Interface between XGBoost and TMVA or C++

Dear experts,

I am currently trying to transfer a XGBoost model that was trained in python into TMVA. I have searched for documentation and I  found  these slides https://indico.cern.ch/event/773049/contributions/3476171/attachments/1936050/3208338/CHEP_2019__Machine_Learning_with_ROOT_TMVA.pdf showing how to convert a XGBoost model into a readable model by TMVA. I have tried these lines with root 6.20.02-x86_64-centos7-gcc8-opt and got the following error:

Traceback (most recent call last):
File “convert_xgboost_tmva.py”, line 8, in
ROOT.TMVA.SaveXGBoost(xgb,“XGBoostBDT”,“model.root”)
AttributeError: type object ‘TMVA’ has no attribute ‘SaveXGBoost’
[solis@hep11 SimpleAnalysis]$

Is there any workaround implemented already in TMVA to read a model from XGBoost or any interface to run XGBoost in C++? Thank you very much in advance for any feedback you have.

Kind regards,

Alvaro Lopez

Hi!

We don’t recommend using TMVA in production. You should use MVAUtils, it’s much lighter weight (in memory and maintainability) than TMVA. The readme there should help to get you started.

XGboost support was added by @yuchou, maybe he can help more.

Thanks a lot @dguest for your quick feedback ! Ok I will take a look. The README seems quite self-explanatory but will ping @yuchou if I get stuck with something.

Best,

Alvaro

Hi,

Just following up with Alvaro, we are trying to implement a multi-class BDT trained with multi:softprob objective function (into SimpleAnalysis), if I understood the MVAutils scripts are only able to convert XGBoost models for binary classification at the moment? I wonder, @yuchou, if it’s super hard to make this implementation? If not I would be happy to give it a go.

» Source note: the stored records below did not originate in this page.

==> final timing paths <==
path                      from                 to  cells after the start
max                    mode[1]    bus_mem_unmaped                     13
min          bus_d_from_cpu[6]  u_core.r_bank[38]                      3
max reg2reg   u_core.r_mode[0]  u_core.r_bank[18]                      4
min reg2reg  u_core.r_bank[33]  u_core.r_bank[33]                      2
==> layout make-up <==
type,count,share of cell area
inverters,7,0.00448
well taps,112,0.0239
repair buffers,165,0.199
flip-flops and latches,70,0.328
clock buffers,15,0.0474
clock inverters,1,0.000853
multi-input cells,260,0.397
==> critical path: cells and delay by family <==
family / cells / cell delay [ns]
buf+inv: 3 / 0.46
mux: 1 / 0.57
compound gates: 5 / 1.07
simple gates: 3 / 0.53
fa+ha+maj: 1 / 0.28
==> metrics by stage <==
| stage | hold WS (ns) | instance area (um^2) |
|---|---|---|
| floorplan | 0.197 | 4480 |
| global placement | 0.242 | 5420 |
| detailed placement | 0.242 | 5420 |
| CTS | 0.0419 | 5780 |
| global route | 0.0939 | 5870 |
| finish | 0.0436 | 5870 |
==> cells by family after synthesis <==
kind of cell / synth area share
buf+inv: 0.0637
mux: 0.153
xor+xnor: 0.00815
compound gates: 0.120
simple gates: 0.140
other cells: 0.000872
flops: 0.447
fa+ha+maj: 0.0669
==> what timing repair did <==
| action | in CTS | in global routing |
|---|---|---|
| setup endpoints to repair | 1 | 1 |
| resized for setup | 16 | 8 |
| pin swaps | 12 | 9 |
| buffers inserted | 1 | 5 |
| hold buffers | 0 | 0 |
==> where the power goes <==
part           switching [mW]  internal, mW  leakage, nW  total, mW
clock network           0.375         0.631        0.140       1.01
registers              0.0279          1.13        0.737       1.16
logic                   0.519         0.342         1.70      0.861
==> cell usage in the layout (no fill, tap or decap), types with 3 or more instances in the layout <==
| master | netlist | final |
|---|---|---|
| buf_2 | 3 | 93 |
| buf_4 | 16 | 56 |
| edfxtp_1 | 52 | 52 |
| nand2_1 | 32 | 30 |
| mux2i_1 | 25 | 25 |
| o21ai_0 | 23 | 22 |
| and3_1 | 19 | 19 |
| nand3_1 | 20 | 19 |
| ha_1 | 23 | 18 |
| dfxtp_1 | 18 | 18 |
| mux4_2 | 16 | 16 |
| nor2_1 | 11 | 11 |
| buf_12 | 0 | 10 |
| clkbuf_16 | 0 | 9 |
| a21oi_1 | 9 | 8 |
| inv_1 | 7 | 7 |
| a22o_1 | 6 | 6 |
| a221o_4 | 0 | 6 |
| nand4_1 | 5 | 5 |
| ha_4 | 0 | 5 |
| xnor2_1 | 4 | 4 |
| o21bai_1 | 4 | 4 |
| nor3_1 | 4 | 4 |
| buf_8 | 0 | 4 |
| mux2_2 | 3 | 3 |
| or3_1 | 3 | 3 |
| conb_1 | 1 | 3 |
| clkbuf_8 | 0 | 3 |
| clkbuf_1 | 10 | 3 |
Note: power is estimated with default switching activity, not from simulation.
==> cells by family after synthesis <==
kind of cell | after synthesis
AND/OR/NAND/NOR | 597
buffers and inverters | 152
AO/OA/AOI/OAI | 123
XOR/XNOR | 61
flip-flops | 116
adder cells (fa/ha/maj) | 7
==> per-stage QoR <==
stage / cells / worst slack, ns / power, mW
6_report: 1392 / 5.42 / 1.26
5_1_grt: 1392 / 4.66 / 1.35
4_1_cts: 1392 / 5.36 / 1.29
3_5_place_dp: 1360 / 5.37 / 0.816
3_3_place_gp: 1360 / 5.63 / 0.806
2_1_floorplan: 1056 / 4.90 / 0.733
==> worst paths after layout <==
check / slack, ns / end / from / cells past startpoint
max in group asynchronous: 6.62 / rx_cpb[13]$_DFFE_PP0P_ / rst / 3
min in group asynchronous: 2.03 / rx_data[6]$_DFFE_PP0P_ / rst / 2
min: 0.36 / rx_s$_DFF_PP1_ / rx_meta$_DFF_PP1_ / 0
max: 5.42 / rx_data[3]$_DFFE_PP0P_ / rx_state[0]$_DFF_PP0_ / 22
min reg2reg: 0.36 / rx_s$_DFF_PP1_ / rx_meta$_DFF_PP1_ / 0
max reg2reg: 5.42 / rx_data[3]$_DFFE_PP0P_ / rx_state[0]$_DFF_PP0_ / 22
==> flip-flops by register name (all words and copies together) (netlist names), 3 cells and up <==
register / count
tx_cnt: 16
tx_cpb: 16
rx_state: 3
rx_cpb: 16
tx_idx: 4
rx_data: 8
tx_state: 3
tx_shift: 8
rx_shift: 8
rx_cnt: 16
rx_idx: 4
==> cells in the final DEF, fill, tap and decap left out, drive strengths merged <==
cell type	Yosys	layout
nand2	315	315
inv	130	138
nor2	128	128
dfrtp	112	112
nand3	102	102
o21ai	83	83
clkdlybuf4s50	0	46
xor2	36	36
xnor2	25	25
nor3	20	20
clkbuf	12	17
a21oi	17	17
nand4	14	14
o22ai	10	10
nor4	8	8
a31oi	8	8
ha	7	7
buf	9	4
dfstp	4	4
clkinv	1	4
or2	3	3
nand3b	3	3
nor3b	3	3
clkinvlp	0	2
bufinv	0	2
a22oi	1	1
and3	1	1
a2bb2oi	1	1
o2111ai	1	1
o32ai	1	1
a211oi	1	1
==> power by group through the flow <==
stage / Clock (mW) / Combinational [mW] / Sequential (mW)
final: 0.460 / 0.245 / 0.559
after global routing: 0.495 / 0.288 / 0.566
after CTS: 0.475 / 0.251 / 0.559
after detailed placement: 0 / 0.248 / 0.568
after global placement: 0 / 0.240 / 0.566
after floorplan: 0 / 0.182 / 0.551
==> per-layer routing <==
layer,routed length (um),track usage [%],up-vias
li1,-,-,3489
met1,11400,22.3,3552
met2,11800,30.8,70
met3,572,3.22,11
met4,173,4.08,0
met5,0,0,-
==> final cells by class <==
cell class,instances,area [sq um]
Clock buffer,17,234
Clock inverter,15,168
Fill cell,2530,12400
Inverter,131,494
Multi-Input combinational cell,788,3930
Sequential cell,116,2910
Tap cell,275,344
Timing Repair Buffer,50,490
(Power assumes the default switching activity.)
$ cat src/rtl/seq_booth_multiplier.sv
// seq_booth_multiplier
// Iterative radix-2 Booth multiplier. It holds one operand pair at a time and
// retires one Booth step per write_clock edge. Operands are widened by one bit
// so that signed and unsigned modes share the same datapath. The product
// register holds its value until the consumer takes it.
//
// state | meaning
// ------+------------------------------------------------------------
// IDLE  | in_ready high, waiting for an operand pair
// RUN   | one Booth step per edge, WIDTH+1 steps in total
// DONE  | out_valid high, product held until out_ready
module seq_booth_multiplier #(
  parameter int WIDTH = 32
) (
  input  logic               write_clock,
  input  logic               rst,
  input  logic               in_valid,
  output logic               in_ready,
  input  logic [WIDTH-1:0]   x,
  input  logic [WIDTH-1:0]   y,
  input  logic               is_signed,
  output logic               out_valid,
  input  logic               out_ready,
  output logic [2*WIDTH-1:0] product,
  output logic               busy
);

  // Extended operand width, partial-product register width, step counter width
  localparam int EW = WIDTH + 1;
  localparam int PW = 2 * EW + 1;
  localparam int CW = $clog2(WIDTH + 1);
  localparam logic [CW-1:0] LAST_STEP = CW'(WIDTH);

  typedef enum logic [1:0] {
    IDLE = 2'b00,
    RUN  = 2'b01,
    DONE = 2'b10
  } state_t;

  state_t        state;
  logic [EW-1:0] a_reg;
  logic [PW-1:0] p_reg;
  logic [CW-1:0] count;

  logic [EW-1:0] x_ext;
  logic [EW-1:0] y_ext;
  logic [EW-1:0] upper;
  logic [EW-1:0] upper_next;
  logic [PW-1:0] p_next;

  // Widen operands by one bit: sign bit copied in signed mode, zero otherwise
  always_comb begin
    x_ext = {is_signed & x[WIDTH-1], x};
    y_ext = {is_signed & y[WIDTH-1], y};
  end

  // One Booth step: recode P[1:0], add/subtract A in the upper field, then shift
  always_comb begin
    upper      = p_reg[PW-1 -: EW];
    upper_next = upper;
    case (p_reg[1:0])
      2'b01:   upper_next = upper + a_reg;
      2'b10:   upper_next = upper - a_reg;
      default: upper_next = upper;
    endcase
    // Arithmetic right shift of {upper_next, p_reg[EW:0]}; carry out of the
    // upper field is dropped on purpose, the widened operands cannot overflow it
    p_next = {upper_next[EW-1], upper_next, p_reg[EW:1]};
  end

  // Control FSM with registered handshake outputs and the datapath registers
  always_ff @(posedge write_clock or posedge rst) begin
    if (rst) begin
      state     <= IDLE;
      in_ready  <= 1'b1;
      out_valid <= 1'b0;
      busy      <= 1'b0;
      product   <= '0;
      count     <= '0;
      a_reg     <= '0;
      p_reg     <= '0;
    end else begin
      case (state)
        IDLE: begin
          if (in_valid) begin
            a_reg    <= x_ext;
            p_reg    <= {{EW{1'b0}}, y_ext, 1'b0};
            count    <= '0;
            state    <= RUN;
            in_ready <= 1'b0;
            busy     <= 1'b1;
          end
        end
        RUN: begin
          p_reg <= p_next;
          if (count == LAST_STEP) begin
            // Last step: the shifted P already holds the finished product
            product   <= p_next[2*WIDTH:1];
            out_valid <= 1'b1;
            state     <= DONE;
          end else begin
            count <= count + CW'(1);
          end
        end
        DONE: begin
          // in_ready is raised only after leaving DONE, so no same-edge accept
          if (out_ready) begin
            state     <= IDLE;
            out_valid <= 1'b0;
            in_ready  <= 1'b1;
            busy      <= 1'b0;
          end
        end
        default: begin
          state     <= IDLE;
          in_ready  <= 1'b1;
          out_valid <= 1'b0;
          busy      <= 1'b0;
        end
      endcase
    end
  end

endmodule

$ cat config.mk
export PLATFORM = sky130hd
export DESIGN_NAME = seq_booth_multiplier
export DESIGN_NICKNAME = d
export VERILOG_FILES = /design/src/rtl/seq_booth_multiplier.sv
export SDC_FILE = /design/constraint.sdc
export NUM_CORES = 1
export LEC_CHECK = 0
export CORE_MARGIN = 1.5
export CORE_UTILIZATION = 35
export DETAILED_ROUTE_END_ITERATION = 6
export GPL_TIMING_DRIVEN = 0
export SETUP_SLACK_MARGIN = 0.15
export SYNTH_ARGS = -nofsm -noshare
export SYNTH_HDL_FRONTEND = slang
export SYNTH_SLANG_ARGS = --single-unit
$ cat constraint.sdc
create_clock -name write_clock -period 13.9 [get_ports write_clock]
set_clock_uncertainty 0.05 [all_clocks]
set_input_delay 3.475 -clock write_clock [delete_from_list [all_inputs] [get_ports write_clock]]
set_output_delay 3.475 -clock write_clock [all_outputs]
set_load 0.1 [all_outputs]
==> results of run 1 <==
==> cells by family after synthesis <==
group	count (synthesis)
muxes	10
DFF	174
buffers and inverters	83
xor gates and xnor gates	59
and+or+nand+nor	529
adders and majority gates	37
AOI/OAI and AO/OA	250
==> cells in the mapped netlist (all sizes together), types with 2 or more instances <==
cell type    n  area share
nand2      322        0.13
dfrtp      173        0.46
nor2        94       0.038
o21ai       89       0.047
a21oi       71       0.038
clkbuf      58       0.023
xnor2       47       0.044
a31oi       43       0.028
nand3       41       0.022
ha          36       0.048
inv         19      0.0075
nor3        16      0.0085
xor2        12       0.011
nand2b       9      0.0059
nor2b        9      0.0059
a21o         8      0.0063
nand4        8      0.0053
and3         7      0.0046
mux2i        7      0.0074
o31ai        7      0.0055
a211oi       6      0.0048
o211ai       6      0.0048
or3          6      0.0050
buf          5      0.0020
nor4         5      0.0033
and2         4      0.0029
nor3b        4      0.0049
mux2         3      0.0036
or4          3      0.0024
a221oi       2      0.0018
o2111ai      2      0.0018
o21a         2      0.0016
o22ai        2      0.0013
==> path summary, 6_finish.rpt <==
| kind | startpoint | end |
|---|---|---|
| worst max-delay path | in_ready$_DFFE_PP1P_ | in_ready |
| worst min-delay path | product[11]$_DFFE_PP0P_ | product[11]$_DFFE_PP0P_ |
| worst max register to register | a_reg[2]$_DFFE_PP0P_ | p_reg[64]$_DFFE_PP0P_ |
| worst min register to register | product[11]$_DFFE_PP0P_ | product[11]$_DFFE_PP0P_ |
| max in group asynchronous | rst | a_reg[0]$_DFFE_PP0P_ |
| min in group asynchronous | rst | product[1]$_DFFE_PP0P_ |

Or do you think something like XGBoost->XML->MVAutils would be a better option?

Cheers,
Hamish

I guess I’ll have to let @yuchou comment on how difficult adding an objective function would be. I’m not sure you’d buy much by converting to XML between XGBoost and MVAUtils, though: someone will probably have to add something to the C++ code.

Hi,

Yes, XGBoost currently only support regression and binary classification
Some similar functionality for multi:softmax objective was already implemented by @turra for LGBM.

I guess you need to add something similar in here for multi:softprob.
and add a similar function like this to get the prediction

Since this is a binary tree model, adding these two-part should be enough.

@turra and @christos could probably provide some inputs on the general structure of the package.

Cheers,
Yuan-Tang

I think @turra should comment on the python part especially.

Anyhow , currently


and then there are overloads.

Actually, currently if you ask for multiclassification from XBoostG I think you use the common implentation that has a comment that is valid for LGBM and TMVA.

Anyhow, more or less the idea is keep everything that is Node as simple as possible.
Keep the overall BDT as a single entry point.
We can create as many Forest impl as we wish
So in this case naively you want to have an actual overload for xBoostG doing the multiClassification

i.e not picking up

  Compute the prediction for multiclassification (a score for each class).
         * In addition to the input values need to pass the number of classes
         **/
        // Since TMVA and lgbm are identical the common implementation is here:
        // Return the softmax of the sub-forest raw-response
        virtual std::vector<float> GetMultiResponse(const std::vector<float>& values,
                                                    unsigned int numClasses) const override;
        virtual std::vector<float> GetMultiResponse(const std::vector<float*>& pointers,
                                                    unsigned int numClasses) const override;

which is basically what will do not if you ask for it , even if not supported but provide one

Ok thanks, a lot for the help.

I’ll see what I can do and ping if I get stuck.

Thanks!
Hamish

Hi all,

It turns out that the model dump from XGBoost for multi-class models has exactly the same format as LGBM (trees for each class interleaved). Indeed the implementation is common with LGBM/TMVA. So I just added a multi-class test in the python converter module and things seemed to work out of the box (using GetMultiResponse I can’t really see the need for overloading that function if the implementation is identical). The only thing required from the user is the number of classes, as I couldn’t find a way of accessing this from the model.

I can push the little update to the converter script if people are happy with this?

Cheers,
Hamish

Yes, please make a merge request! It might help if you reference this thread.

Of course anyone can make a WIP merge request without asking, it’s just a request after all.

yes

if it can use the common implementation , things are obviously easier --> no C++ code needed … as this is what will do today .

Just for posterity: There’s a merge request to fix this in the works now.